House Committee Report:  Medicare Could have Saved Billions

House Committee Report:  Medicare Could have Saved Billions

After a three-year investigation into how pharmaceutical companies set their prices, the House Oversight and Reform Committee released its report last week that said Medicare could have saved more than $25 billion if allowed to negotiate better prices for the most expensive medicines over a five-year period.

According to the report, drug makers such as Pfizer Inc., Teva Pharmaceutical Industries Ltd., and Celgene Corp. specifically target the U.S. for price increases because there’s no government effort to control the price of medicine, according to internal documents released by the committee.

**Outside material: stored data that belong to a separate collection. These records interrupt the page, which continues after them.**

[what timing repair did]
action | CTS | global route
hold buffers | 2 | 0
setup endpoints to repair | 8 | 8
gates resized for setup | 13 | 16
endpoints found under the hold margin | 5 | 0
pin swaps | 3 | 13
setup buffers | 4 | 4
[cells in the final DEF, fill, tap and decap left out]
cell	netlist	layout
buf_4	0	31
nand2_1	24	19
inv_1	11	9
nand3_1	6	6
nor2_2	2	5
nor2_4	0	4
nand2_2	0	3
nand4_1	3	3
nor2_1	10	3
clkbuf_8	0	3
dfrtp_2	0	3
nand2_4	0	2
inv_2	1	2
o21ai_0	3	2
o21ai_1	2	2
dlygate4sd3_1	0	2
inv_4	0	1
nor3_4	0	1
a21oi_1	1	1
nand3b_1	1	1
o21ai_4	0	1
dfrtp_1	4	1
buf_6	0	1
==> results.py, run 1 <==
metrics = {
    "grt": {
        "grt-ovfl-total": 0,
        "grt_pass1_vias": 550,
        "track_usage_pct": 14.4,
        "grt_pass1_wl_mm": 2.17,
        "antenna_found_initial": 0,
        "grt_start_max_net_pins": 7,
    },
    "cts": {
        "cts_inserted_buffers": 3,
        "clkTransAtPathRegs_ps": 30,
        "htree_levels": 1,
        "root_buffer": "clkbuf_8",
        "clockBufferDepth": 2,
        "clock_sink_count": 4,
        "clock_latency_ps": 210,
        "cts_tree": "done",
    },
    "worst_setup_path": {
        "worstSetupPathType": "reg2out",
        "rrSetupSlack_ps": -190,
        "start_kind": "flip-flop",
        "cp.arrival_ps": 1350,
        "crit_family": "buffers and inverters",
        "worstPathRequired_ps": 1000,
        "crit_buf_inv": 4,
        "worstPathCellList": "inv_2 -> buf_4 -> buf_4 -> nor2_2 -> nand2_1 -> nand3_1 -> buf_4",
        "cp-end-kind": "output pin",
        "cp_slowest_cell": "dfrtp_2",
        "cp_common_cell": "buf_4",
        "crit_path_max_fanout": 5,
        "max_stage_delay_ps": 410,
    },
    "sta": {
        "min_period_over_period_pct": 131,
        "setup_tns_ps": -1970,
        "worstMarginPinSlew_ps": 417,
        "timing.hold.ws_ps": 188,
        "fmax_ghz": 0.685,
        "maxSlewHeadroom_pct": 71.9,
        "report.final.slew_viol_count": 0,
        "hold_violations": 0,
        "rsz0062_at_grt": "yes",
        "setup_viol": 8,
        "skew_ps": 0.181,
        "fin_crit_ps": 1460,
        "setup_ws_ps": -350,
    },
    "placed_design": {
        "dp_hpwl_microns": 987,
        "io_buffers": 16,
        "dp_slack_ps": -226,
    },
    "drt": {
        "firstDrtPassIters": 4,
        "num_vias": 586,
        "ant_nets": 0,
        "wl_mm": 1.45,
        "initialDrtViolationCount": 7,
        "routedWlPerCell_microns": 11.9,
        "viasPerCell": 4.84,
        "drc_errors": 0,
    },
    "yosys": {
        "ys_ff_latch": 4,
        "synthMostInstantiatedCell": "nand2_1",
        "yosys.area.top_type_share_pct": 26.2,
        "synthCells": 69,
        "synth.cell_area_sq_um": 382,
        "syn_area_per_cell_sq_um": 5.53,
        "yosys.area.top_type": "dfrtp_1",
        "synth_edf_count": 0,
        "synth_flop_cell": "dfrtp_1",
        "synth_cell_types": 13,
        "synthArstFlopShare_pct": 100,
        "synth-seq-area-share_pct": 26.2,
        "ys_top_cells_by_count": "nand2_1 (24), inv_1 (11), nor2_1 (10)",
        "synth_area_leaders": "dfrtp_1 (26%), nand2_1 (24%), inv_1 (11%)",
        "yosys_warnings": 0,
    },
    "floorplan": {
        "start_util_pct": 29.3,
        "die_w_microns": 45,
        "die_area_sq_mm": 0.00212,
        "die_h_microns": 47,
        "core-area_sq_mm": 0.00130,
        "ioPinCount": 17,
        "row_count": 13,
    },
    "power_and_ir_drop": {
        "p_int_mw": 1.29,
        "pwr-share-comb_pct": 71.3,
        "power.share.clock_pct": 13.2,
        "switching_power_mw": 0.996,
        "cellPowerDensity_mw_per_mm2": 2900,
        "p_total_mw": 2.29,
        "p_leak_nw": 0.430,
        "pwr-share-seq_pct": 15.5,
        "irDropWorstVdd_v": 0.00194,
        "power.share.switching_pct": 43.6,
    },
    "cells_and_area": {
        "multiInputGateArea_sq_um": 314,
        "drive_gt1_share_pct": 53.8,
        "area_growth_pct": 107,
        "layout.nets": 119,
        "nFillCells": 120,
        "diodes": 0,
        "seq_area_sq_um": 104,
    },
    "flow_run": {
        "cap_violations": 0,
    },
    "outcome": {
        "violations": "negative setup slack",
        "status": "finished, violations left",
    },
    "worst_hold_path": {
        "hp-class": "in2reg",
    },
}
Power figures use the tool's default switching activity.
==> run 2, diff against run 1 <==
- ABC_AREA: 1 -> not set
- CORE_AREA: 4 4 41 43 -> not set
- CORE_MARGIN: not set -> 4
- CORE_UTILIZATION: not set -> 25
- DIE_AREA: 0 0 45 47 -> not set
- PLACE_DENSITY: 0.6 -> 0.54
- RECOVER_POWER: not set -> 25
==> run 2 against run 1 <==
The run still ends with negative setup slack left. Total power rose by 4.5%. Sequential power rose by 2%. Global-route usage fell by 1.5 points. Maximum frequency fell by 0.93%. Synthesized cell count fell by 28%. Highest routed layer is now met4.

The findings show that companies studied by the committee raised prices of common brand-name drugs during the past five years by nearly four times the rate of inflation. The report seeks to debunk industry contentions that companies’ price strategy is needed to plow money back into researching and developing new medicines, finding that revenue is substantially greater than those investments.

The report found the government could have saved $25 billion from 2014 through 2018 if it were able to peg the price of just seven costly medicines in Medicare Part D, which covers outpatient drugs, to their cost to other federal programs that negotiate directly with drug makers.

Negotiating the price of insulin over a seven-year period would have saved an additional $16 billion.

Because of legislation allowing Medicare to negotiated drug prices with the drug manufacturers has passed the House of Representatives and is pending in the Senate, the big drug companies have launched a massive lobbying campaign to try and stop it in the Senate.

One of their tactics is to blame others for the huge price increases in drugs, specifically the “middle men” called Pharmacy Benefit Managers (PBMs), something most Americans were totally unaware even existed until this fight over reducing drug prices began.

The PBMs are fighting back with their own lobbying effort and as a result, adds attacking both sides are now widely broadcast on TV and other media.

Republicans on the Oversight Committee have sided with the big drug companies and countered the Oversight Committee’s report with a report of their own on the role pharmaceutical industry middlemen play in raising drug prices.

The Republican report outlined how pharmacy benefit managers distort drug markets to reap profits and, in some cases, make it harder for patients to access their preferred medicines.

The Democrats’ report seeks to rebut some of the pharmaceutical industry’s main arguments against allowing the government to seek lower drug prices, including that high profits are needed to afford development of innovative new drugs. It does this by showcasing how much money the companies spent on stock buybacks and executive bonuses, some of them tied to revenue targets achieved by price increases.

The 14 largest pharmaceutical companies in the U.S. spent $577 billion on stock buybacks and dividends from 2016 to 2020, $56 billion more than they spent on research and development over that time. This meant the companies spent more rewarding shareholders than on developing new medicines, the report said.

The 10 brand-name pharmaceutical companies at the center of the committee’s investigation paid their top executives more than $2.2 billion from 2016 to 2020, the report found. The highest paid executives on that list were paid $347.7 million in those four years.

The Democrats’ report also cited internal documents obtained by the committee finding that patient assistant programs—deployed by drug companies to cover copayments for some people who can’t afford them—actually drove up profits instead of operating as charitable enterprises.

Pfizer’s copay program kept patients on its brand-name drug Lyrica even after low-cost generics hit the market, the committee revealed. Teva and AbbVie noted in documents that donations to third-party organizations that subsidize the cost of medicines for people on Medicare attracted patients to their products.